I've made that experience too, over and over again. That's why I don't give a damn about fancy certificates. And it seems that I'm the lucky guy who has to clean up the mess the highly trained "experts" have created. You can find them everywhere, even working for Cisco or Juniper.

Cerebus:

--- Quote from: bd139 on December 15, 2020, 12:23:01 pm ---On hiring, you really have no idea what you're hiring until you've worked with them for a bit. I had to let a guy go a few weeks back because while in theory he had all the boxes ticked, he was a complete half arsed dick. To be effective you need to be skilled, have decent interpersonal skills, rigour and be engaged with what you are doing. So keep a trial period open :)

--- End quote ---

I'll let the world in one of my hiring tricks. This works so well that I've kept it a closely guarded secret over the years because it doesn't work if the candidate knows it's a tactic but my hiring days are over, so it's safe to let the cat out of the bag.

In my first job where I was a manager hiring folks I had a candidate come in for interview. I had several seats to fill and the interview went well. I was pretty confident about the chap in question, a bloke called Steve, so at the end of the interview I told him we'd shortlist him. I hadn't made my mind up at this point whether he was getting the job. It happened to be lunchtime when we'd finished the interview. So, I said "OK, we're done, interview over. Do you want to come down the pub for lunch, on us?". Let me make it clear, at this point I was just being sociable, no ulterior motive. So we toddled off to the pub. In the next hour I found out twice as much about him as I had during the interview. He'd relaxed, the interview was officially over, and he was much more himself than "Steve sitting in an interview" was. By the end of lunch I was certain he was the man for the job. He joined us, did a great job and was still there after I moved on.

Since that experience I have deliberately set up future interviews for just before lunch and done the same thing. Do the interview, make it clear that the interview is over and that we're "off the clock" and then offer a pub lunch. It's worked fantastically well over the years. I've had people who performed terribly during the interview who've come over great once the pressure is off, and I've had people who appeared great during the interview who quickly became obvious non-candidates once they were talking away from their "prepared for interview" topics. It's got me some great staff over the years, and it's helped me dodge a few stinkers. Anyone subjected to this little subterfuge got told about it after they were hired.

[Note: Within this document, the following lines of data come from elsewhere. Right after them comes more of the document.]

<file path="src/rtl/cpt_pkg.sv">
`timescale 1ns / 1ps
package cpt_pkg;

  // Fixed field widths of the request and result ports
  localparam int unsigned REQ_W   = 2;
  localparam int unsigned ENT_W   = 9;
  localparam int unsigned COMP_W  = 3;
  localparam int unsigned DATA_W  = 64;
  localparam int unsigned QUERY_W = 8;
  localparam int unsigned TOTAL_W = 10;

  // Default sizing of the table
  localparam int unsigned DEF_MAX_ENTITIES   = 512;
  localparam int unsigned DEF_NUM_COMPONENTS = 8;
  localparam int unsigned DEF_PAYLOAD_BITS   = 64;

  typedef enum logic [REQ_W-1:0] {
    REQ_CREATE = 2'd0,
    REQ_INSERT = 2'd1,
    REQ_GET    = 2'd2,
    REQ_COUNT  = 2'd3
  } req_e;

  typedef enum logic [1:0] {
    ST_CLEAR,
    ST_IDLE,
    ST_ACCESS,
    ST_COUNT
  } cpt_state_e;

endpackage

</file>
<file path="src/rtl/cpt_ctrl.sv">
`timescale 1ns / 1ps
module cpt_ctrl import cpt_pkg::*; #(
  parameter int unsigned MAX_ENTITIES   = DEF_MAX_ENTITIES,
  parameter int unsigned NUM_COMPONENTS = DEF_NUM_COMPONENTS,
  parameter int unsigned PAYLOAD_BITS   = DEF_PAYLOAD_BITS,
  parameter int unsigned EW             = $clog2(MAX_ENTITIES),
  parameter int unsigned AW             = $clog2(MAX_ENTITIES * NUM_COMPONENTS)
) (
  input  logic                      clk_i,
  input  logic                      rst_ni,
  input  logic                      start_i,
  output logic                      busy_o,
  input  logic [REQ_W-1:0]          req_type_i,
  input  logic [ENT_W-1:0]          entity_i,
  input  logic [COMP_W-1:0]         component_i,
  input  logic [DATA_W-1:0]         payload_i,
  input  logic [QUERY_W-1:0]        query_mask_i,
  output logic [EW-1:0]             pres_addr_o,
  output logic                      pres_we_o,
  output logic [NUM_COMPONENTS-1:0] pres_wdata_o,
  input  logic [NUM_COMPONENTS-1:0] pres_rdata_i,
  output logic [AW-1:0]             pay_addr_o,
  output logic                      pay_we_o,
  output logic [PAYLOAD_BITS-1:0]   pay_wdata_o,
  input  logic [PAYLOAD_BITS-1:0]   pay_rdata_i,
  output logic                      done_o,
  output logic                      status_o,
  output logic [ENT_W-1:0]          new_entity_o,
  output logic                      present_o,
  output logic [DATA_W-1:0]         payload_out_o,
  output logic [TOTAL_W-1:0]        match_count_o,
  output logic [TOTAL_W-1:0]        entity_total_o
);

  localparam int unsigned CW = $clog2(MAX_ENTITIES + 1);
  localparam int unsigned PW = (NUM_COMPONENTS > QUERY_W) ? NUM_COMPONENTS : QUERY_W;
  localparam logic [QUERY_W-1:0] QMASK = (NUM_COMPONENTS >= QUERY_W) ? '1 :
                                         QUERY_W'((1 << NUM_COMPONENTS) - 1);

  cpt_state_e state_q, state_d;
  logic [CW-1:0] cnt_q, cnt_d;
  logic [CW-1:0] idx_q, idx_d;
  logic [CW-1:0] acc_q, acc_d;
  logic          done_q, done_d;
  req_e          req_q, req_d;
  logic [EW-1:0] ent_q, ent_d;
  logic [COMP_W-1:0] comp_q, comp_d;
  logic          ok_q, ok_d;
  logic [QUERY_W-1:0] query_q, query_d;

  logic                 status_q, status_d;
  logic [ENT_W-1:0]     new_q, new_d;
  logic                 present_q, present_d;
  logic [DATA_W-1:0]    payout_q, payout_d;
  logic [TOTAL_W-1:0]   match_q, match_d;
  logic [TOTAL_W-1:0]   total_q, total_d;

  logic                      accept;
  logic                      ent_ok;
  logic                      comp_ok;
  logic                      query_ok;
  logic [EW-1:0]             ent_addr;
  logic [NUM_COMPONENTS-1:0] comp_onehot;
  logic                      bit_set;
  logic [PW-1:0]             pres_wide;
  logic                      hit;
  logic [CW-1:0]             acc_hit;

  assign accept   = start_i && (state_q == ST_IDLE);
  assign ent_ok   = 32'(entity_i) < 32'(MAX_ENTITIES);
  assign comp_ok  = 32'(component_i) < 32'(NUM_COMPONENTS);
  assign query_ok = (query_mask_i & ~QMASK) == '0;
  assign ent_addr = EW'(entity_i);

  // The payload store is written straight away; only presence needs a read first.
  assign pay_addr_o  = AW'(32'(ent_addr) * 32'(NUM_COMPONENTS) + 32'(component_i));
  assign pay_we_o    = accept && (req_type_i == REQ_INSERT) && ent_ok && comp_ok;
  assign pay_wdata_o = PAYLOAD_BITS'(payload_i);

  assign comp_onehot = NUM_COMPONENTS'(1) << comp_q;
  assign bit_set     = |(pres_rdata_i & comp_onehot);
  assign pres_wide   = PW'(pres_rdata_i);
  assign hit         = (pres_wide[QUERY_W-1:0] & query_q) == query_q;
  assign acc_hit     = acc_q + CW'(hit);

  always_comb begin
    state_d   = state_q;
    cnt_d     = cnt_q;
    idx_d     = idx_q;
    acc_d     = acc_q;
    done_d    = 1'b0;
    req_d     = req_q;
    ent_d     = ent_q;
    comp_d    = comp_q;
    ok_d      = ok_q;
    query_d   = query_q;
    status_d  = status_q;
    new_d     = new_q;
    present_d = present_q;
    payout_d  = payout_q;
    match_d   = match_q;
    total_d   = total_q;
    busy_o    = 1'b1;
    pres_addr_o  = ent_q;
    pres_we_o    = 1'b0;
    pres_wdata_o = '0;

    case (state_q)
      ST_CLEAR: begin
        pres_addr_o = idx_q[EW-1:0];
        pres_we_o   = 1'b1;
        idx_d       = idx_q + CW'(1);
        if (idx_q[EW-1:0] == EW'(MAX_ENTITIES - 1)) begin
          idx_d   = '0;
          state_d = ST_IDLE;
        end
      end

      ST_IDLE: begin
        busy_o      = 1'b0;
        pres_addr_o = (req_type_i == REQ_COUNT) ? '0 : ent_addr;
        if (start_i) begin
          req_d     = req_e'(req_type_i);
          ent_d     = ent_addr;
          comp_d    = component_i;
          ok_d      = ent_ok && comp_ok;
          query_d   = query_mask_i;
          status_d  = 1'b0;
          new_d     = '0;
          present_d = 1'b0;
          payout_d  = '0;
          match_d   = '0;
          total_d   = TOTAL_W'(cnt_q);
          case (req_e'(req_type_i))
            REQ_CREATE: begin
              done_d = 1'b1;
              if (cnt_q == CW'(MAX_ENTITIES)) begin
                status_d = 1'b1;
              end else begin
                new_d   = ENT_W'(cnt_q);
                cnt_d   = cnt_q + CW'(1);
                total_d = TOTAL_W'(cnt_q + CW'(1));
              end
            end
            REQ_INSERT, REQ_GET: begin
              state_d = ST_ACCESS;
            end
            REQ_COUNT: begin
              // The walk starts with entity zero, read in this very cycle.
              if (query_ok && (cnt_q != '0)) begin
                idx_d   = CW'(1);
                acc_d   = '0;
                state_d = ST_COUNT;
              end else begin
                done_d = 1'b1;
              end
            end
            default: begin
              done_d = 1'b1;
            end
          endcase
        end
      end

      ST_ACCESS: begin
        done_d  = 1'b1;
        state_d = ST_IDLE;
        if (req_q == REQ_INSERT) begin
          pres_we_o    = ok_q;
          pres_wdata_o = pres_rdata_i | comp_onehot;
        end else begin
          present_d = ok_q && bit_set;
          payout_d  = (ok_q && bit_set) ? DATA_W'(pay_rdata_i) : '0;
        end
      end

      ST_COUNT: begin
        if (idx_q < cnt_q) begin
          pres_addr_o = idx_q[EW-1:0];
          idx_d       = idx_q + CW'(1);
          acc_d       = acc_hit;
        end else begin
          match_d = TOTAL_W'(acc_hit);
          done_d  = 1'b1;
          state_d = ST_IDLE;
        end
      end

      default: begin
        state_d = ST_IDLE;
      end
    endcase

    if (!accept && (state_q == ST_IDLE)) begin
      req_d = req_q;
    end
  end

  always_ff @(posedge clk_i or negedge rst_ni) begin
    if (!rst_ni) begin
      state_q <= ST_CLEAR;
      cnt_q   <= '0;
      idx_q   <= '0;
      done_q  <= 1'b0;
    end else begin
      state_q <= state_d;
      cnt_q   <= cnt_d;
      idx_q   <= idx_d;
      done_q  <= done_d;
    end
  end

  always_ff @(posedge clk_i) begin
    acc_q     <= acc_d;
    req_q     <= req_d;
    ent_q     <= ent_d;
    comp_q    <= comp_d;
    ok_q      <= ok_d;
    query_q   <= query_d;
    status_q  <= status_d;
    new_q     <= new_d;
    present_q <= present_d;
    payout_q  <= payout_d;
    match_q   <= match_d;
    total_q   <= total_d;
  end

  assign done_o         = done_q;
  assign status_o       = status_q;
  assign new_entity_o   = new_q;
  assign present_o      = present_q;
  assign payload_out_o  = payout_q;
  assign match_count_o  = match_q;
  assign entity_total_o = total_q;

endmodule

</file>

One guy I hired, Rob, told me that he hated interviews, found them difficult, and prior to me hiring him had had difficulty finding a job. He told me that it had taught him that it was best to "just be himself" in interviews. We kept loosely in touch for his next couple of jobs or so and he said that what he'd learned that day had stuck with him and made his next few moves much easier.

Cerebus:

--- Quote from: madires on December 15, 2020, 01:24:15 pm ---I've made that experience too, over and over again. That's why I don't give a damn about fancy certificates. And it seems that I'm the lucky guy who has to clean up the mess the highly trained "experts" have created. You can find them everywhere, even working for Cisco or Juniper.

--- End quote ---

Having had to clean up after Cisco Professional Services or Juniper Professional Services have been in the place I know exactly where you're coming from.  :)

Cerebus:
Anyway, the thing that rang a bell in Cjay's original comment was the idea of the person that had been a serial problem, and that management had repeatedly sent off for training in the hope of "educating the stupid out of them" (that phrase still makes me chuckle). I've known one or two, but having done my best to avoid the larger companies where that kind of thing gets allowed to happen I haven't had any "on the team" so to speak in a very long time. Thus my initial emphasis on the hiring side of things; Cjay's comments made me think that perhaps this is where the highly qualified but actually useless candidates I'd seen over the years had come from.

So, has anyone any experience of seeing what Cjay described happening in real life? Stories? Anecdotes? Tales of revenge?